_WORK INSTRUCTIONS:_
Print exactly the lines starting at the one that contains "export CORE_UTILIZATION = 40" and ending at the last line of the listing below.

_GIVEN RECORDS:_
* * * * * * * * *

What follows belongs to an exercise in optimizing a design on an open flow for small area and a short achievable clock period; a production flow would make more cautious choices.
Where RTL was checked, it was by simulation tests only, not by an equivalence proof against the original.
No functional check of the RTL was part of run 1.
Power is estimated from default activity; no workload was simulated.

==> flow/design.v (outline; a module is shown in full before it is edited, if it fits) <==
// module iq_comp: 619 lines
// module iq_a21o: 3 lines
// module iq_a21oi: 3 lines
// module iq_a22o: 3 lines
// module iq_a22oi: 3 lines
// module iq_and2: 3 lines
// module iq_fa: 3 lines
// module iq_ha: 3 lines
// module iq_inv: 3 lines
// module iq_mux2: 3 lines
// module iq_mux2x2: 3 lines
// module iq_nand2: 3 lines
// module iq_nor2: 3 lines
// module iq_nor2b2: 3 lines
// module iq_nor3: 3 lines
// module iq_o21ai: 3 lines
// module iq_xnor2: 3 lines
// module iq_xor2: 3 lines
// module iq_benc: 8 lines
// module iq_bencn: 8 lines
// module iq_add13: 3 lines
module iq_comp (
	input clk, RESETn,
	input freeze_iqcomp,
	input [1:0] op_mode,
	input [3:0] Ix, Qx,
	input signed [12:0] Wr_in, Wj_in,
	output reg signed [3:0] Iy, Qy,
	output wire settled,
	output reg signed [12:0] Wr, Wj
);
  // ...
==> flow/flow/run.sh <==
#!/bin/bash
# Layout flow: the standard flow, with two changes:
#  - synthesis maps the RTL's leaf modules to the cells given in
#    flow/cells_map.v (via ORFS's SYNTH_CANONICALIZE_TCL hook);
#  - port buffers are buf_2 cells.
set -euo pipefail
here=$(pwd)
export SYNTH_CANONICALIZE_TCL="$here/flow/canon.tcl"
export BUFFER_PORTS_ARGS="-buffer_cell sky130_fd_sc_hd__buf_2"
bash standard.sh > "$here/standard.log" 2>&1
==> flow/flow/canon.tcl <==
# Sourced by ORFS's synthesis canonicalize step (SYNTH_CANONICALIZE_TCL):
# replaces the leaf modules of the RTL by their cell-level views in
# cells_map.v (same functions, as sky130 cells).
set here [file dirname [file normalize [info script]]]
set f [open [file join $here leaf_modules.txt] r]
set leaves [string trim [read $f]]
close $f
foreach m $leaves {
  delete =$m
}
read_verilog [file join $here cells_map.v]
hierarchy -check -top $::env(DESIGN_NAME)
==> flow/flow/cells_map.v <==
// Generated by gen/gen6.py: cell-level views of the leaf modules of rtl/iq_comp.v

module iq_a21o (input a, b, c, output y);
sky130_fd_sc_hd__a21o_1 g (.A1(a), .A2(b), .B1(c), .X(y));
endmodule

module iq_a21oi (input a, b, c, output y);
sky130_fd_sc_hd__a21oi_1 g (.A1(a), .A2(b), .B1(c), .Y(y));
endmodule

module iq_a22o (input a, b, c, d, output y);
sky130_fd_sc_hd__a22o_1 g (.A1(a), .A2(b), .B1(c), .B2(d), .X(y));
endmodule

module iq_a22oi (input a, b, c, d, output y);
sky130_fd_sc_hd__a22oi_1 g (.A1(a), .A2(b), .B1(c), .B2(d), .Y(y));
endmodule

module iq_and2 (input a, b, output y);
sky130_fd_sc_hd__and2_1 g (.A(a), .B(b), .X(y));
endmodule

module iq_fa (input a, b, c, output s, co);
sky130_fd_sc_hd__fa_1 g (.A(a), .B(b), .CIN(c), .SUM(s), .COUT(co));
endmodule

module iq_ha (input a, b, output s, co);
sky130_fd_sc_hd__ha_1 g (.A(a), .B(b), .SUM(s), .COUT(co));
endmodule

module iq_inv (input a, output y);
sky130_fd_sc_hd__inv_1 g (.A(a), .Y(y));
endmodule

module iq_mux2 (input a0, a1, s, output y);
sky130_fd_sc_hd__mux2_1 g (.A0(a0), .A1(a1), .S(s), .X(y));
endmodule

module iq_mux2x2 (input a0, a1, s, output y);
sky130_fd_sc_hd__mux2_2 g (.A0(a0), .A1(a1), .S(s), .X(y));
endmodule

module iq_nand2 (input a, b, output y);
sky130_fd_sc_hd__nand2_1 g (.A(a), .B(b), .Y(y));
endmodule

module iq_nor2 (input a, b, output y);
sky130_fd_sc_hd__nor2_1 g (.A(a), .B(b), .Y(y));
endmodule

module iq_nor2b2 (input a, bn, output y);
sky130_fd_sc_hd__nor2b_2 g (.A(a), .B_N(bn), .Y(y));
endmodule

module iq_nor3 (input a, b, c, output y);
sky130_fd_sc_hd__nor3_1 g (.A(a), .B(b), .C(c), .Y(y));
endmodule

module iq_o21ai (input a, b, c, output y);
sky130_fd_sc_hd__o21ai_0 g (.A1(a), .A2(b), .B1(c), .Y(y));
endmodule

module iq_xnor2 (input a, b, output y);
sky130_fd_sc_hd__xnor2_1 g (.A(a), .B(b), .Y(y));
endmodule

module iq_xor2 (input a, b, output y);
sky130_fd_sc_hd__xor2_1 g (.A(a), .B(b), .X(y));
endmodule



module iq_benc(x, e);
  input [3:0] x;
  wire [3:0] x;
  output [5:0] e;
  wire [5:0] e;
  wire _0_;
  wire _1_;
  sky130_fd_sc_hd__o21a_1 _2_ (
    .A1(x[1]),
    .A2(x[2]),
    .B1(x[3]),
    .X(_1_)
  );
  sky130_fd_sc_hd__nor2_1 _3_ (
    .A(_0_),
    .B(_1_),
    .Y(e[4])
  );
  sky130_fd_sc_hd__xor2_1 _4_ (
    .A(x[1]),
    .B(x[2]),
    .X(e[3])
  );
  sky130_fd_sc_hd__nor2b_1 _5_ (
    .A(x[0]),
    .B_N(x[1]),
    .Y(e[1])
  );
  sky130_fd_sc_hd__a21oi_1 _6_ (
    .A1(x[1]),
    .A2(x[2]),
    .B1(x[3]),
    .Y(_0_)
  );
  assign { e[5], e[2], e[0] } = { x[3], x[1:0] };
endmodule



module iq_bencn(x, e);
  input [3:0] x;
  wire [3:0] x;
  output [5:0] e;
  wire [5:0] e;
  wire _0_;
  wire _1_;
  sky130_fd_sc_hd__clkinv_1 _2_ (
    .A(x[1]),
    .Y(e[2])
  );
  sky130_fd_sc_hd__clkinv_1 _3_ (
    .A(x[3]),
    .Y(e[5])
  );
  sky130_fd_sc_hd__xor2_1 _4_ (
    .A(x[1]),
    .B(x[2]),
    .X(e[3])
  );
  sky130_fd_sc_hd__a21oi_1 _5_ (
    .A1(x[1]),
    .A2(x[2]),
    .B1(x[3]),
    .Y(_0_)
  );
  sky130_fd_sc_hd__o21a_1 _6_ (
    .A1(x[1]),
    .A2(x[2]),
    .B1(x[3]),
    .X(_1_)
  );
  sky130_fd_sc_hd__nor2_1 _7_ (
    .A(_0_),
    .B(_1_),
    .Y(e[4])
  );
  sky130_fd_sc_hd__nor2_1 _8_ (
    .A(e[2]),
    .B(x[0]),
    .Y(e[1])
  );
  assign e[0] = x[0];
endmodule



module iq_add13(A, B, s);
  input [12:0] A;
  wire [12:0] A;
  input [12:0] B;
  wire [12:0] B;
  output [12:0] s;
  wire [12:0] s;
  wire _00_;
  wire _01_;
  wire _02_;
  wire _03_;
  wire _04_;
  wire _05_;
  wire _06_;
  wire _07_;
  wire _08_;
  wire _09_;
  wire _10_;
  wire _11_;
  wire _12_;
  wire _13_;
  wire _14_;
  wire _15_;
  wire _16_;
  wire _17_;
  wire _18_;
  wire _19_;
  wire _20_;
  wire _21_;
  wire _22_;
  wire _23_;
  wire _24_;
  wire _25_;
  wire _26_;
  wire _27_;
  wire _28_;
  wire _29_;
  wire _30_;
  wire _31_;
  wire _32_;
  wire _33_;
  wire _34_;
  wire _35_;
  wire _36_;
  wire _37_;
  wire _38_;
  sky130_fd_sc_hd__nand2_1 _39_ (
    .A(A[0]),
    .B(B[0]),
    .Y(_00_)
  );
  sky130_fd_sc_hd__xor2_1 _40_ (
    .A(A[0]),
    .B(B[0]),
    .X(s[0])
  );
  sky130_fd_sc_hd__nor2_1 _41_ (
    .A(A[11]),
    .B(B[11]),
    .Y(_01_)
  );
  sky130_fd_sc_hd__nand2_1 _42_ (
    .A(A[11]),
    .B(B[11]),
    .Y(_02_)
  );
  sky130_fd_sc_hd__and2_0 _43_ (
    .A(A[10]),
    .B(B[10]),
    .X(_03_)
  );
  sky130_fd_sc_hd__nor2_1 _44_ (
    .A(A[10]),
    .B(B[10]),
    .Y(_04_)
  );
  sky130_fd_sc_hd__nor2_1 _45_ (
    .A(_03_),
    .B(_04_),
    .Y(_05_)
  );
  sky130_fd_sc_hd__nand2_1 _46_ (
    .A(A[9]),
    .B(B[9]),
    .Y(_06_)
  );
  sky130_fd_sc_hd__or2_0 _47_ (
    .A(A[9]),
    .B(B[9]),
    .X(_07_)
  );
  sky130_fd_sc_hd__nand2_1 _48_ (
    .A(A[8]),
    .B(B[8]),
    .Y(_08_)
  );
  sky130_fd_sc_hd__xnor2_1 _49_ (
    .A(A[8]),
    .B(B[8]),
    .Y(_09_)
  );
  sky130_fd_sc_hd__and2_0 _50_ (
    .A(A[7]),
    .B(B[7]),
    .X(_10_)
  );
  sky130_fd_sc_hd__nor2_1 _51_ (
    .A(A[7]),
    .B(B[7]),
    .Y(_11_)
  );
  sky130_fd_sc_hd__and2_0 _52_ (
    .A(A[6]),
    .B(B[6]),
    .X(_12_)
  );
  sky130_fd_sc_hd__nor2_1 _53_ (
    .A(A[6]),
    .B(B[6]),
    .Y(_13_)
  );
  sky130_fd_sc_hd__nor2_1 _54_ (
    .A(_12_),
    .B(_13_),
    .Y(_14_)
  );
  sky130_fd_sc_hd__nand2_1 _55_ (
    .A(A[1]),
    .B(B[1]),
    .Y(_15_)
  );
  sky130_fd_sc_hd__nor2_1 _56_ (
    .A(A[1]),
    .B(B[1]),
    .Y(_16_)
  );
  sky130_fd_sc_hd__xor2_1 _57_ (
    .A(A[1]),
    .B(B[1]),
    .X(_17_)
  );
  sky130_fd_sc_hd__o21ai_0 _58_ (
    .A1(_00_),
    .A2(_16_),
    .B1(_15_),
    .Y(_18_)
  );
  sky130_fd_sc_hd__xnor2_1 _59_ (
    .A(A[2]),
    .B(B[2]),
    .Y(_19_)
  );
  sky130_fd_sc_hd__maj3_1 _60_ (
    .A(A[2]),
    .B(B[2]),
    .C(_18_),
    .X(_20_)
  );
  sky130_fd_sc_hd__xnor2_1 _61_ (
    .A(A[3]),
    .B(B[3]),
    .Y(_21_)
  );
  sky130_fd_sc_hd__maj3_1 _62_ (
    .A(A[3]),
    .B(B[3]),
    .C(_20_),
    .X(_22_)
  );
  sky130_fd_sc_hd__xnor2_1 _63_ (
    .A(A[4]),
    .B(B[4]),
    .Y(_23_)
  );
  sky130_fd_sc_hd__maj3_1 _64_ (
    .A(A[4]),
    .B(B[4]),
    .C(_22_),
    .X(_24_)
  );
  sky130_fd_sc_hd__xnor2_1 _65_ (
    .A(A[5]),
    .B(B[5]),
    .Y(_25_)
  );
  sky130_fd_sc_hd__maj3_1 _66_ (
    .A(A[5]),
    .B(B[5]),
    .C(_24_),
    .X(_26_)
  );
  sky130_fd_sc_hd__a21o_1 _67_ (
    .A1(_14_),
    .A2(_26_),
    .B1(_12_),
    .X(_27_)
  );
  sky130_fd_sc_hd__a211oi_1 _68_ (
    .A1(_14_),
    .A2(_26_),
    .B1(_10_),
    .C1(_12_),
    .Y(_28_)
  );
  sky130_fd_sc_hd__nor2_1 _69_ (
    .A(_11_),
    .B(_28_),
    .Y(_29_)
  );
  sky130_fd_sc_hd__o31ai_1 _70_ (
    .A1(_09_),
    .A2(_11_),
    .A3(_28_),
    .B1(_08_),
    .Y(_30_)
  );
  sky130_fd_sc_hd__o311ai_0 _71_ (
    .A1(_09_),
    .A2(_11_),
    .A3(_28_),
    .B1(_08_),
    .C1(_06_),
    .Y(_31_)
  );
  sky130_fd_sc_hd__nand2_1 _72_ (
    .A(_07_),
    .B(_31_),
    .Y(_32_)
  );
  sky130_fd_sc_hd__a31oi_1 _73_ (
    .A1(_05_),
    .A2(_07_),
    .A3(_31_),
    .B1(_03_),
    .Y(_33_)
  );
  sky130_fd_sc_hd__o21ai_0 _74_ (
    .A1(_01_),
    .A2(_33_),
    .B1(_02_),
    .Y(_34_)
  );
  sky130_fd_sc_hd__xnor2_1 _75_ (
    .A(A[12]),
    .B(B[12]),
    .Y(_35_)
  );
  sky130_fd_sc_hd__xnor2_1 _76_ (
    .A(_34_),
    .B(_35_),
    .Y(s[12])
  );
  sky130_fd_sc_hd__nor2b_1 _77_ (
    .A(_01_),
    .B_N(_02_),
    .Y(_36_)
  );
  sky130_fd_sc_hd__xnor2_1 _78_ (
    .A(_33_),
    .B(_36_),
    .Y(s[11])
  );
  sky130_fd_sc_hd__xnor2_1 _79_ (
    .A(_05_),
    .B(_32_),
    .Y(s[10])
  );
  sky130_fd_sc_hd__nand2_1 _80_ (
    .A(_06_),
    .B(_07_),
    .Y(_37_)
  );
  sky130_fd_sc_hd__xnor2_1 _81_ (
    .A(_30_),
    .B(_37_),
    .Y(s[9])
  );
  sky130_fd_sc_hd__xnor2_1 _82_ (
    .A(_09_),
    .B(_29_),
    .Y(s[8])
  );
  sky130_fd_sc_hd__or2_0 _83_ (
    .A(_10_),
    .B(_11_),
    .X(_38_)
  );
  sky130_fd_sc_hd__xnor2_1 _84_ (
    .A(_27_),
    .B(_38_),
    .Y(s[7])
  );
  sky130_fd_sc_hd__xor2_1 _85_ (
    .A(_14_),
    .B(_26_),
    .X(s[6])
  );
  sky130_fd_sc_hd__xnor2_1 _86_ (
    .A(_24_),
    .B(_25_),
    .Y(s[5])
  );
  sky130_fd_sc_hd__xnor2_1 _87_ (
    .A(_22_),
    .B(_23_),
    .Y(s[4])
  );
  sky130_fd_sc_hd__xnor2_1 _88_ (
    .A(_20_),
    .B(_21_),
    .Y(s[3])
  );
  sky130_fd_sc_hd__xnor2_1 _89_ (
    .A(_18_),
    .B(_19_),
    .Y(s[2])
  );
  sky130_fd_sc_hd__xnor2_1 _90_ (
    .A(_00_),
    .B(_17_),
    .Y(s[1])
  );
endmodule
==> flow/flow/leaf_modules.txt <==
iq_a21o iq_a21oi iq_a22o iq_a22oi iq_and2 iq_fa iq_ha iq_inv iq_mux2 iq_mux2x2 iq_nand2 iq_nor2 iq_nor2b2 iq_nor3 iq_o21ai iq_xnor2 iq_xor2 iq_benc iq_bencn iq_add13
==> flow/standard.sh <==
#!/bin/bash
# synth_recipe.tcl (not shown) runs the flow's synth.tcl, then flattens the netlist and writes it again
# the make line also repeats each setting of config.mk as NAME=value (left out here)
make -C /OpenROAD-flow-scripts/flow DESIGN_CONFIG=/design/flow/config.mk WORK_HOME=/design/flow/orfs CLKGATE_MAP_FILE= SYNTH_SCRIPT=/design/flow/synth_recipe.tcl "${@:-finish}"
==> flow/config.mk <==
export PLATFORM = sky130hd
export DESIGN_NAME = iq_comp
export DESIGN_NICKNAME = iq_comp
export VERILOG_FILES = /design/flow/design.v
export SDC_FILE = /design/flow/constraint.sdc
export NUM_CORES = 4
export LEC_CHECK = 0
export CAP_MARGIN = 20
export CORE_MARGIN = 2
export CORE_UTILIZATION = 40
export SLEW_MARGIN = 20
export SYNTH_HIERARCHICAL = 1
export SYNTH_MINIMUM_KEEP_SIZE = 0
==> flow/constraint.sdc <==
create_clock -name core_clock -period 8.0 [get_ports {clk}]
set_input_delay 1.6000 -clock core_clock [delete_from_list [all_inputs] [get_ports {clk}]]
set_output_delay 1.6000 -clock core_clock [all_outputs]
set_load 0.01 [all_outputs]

* * * * * * * * *

_REPLY:_
export CORE_UTILIZATION = 40
export SLEW_MARGIN = 20
export SYNTH_HIERARCHICAL = 1
export SYNTH_MINIMUM_KEEP_SIZE = 0
==> flow/constraint.sdc <==
create_clock -name core_clock -period 8.0 [get_ports {clk}]
set_input_delay 1.6000 -clock core_clock [delete_from_list [all_inputs] [get_ports {clk}]]
set_output_delay 1.6000 -clock core_clock [all_outputs]
set_load 0.01 [all_outputs]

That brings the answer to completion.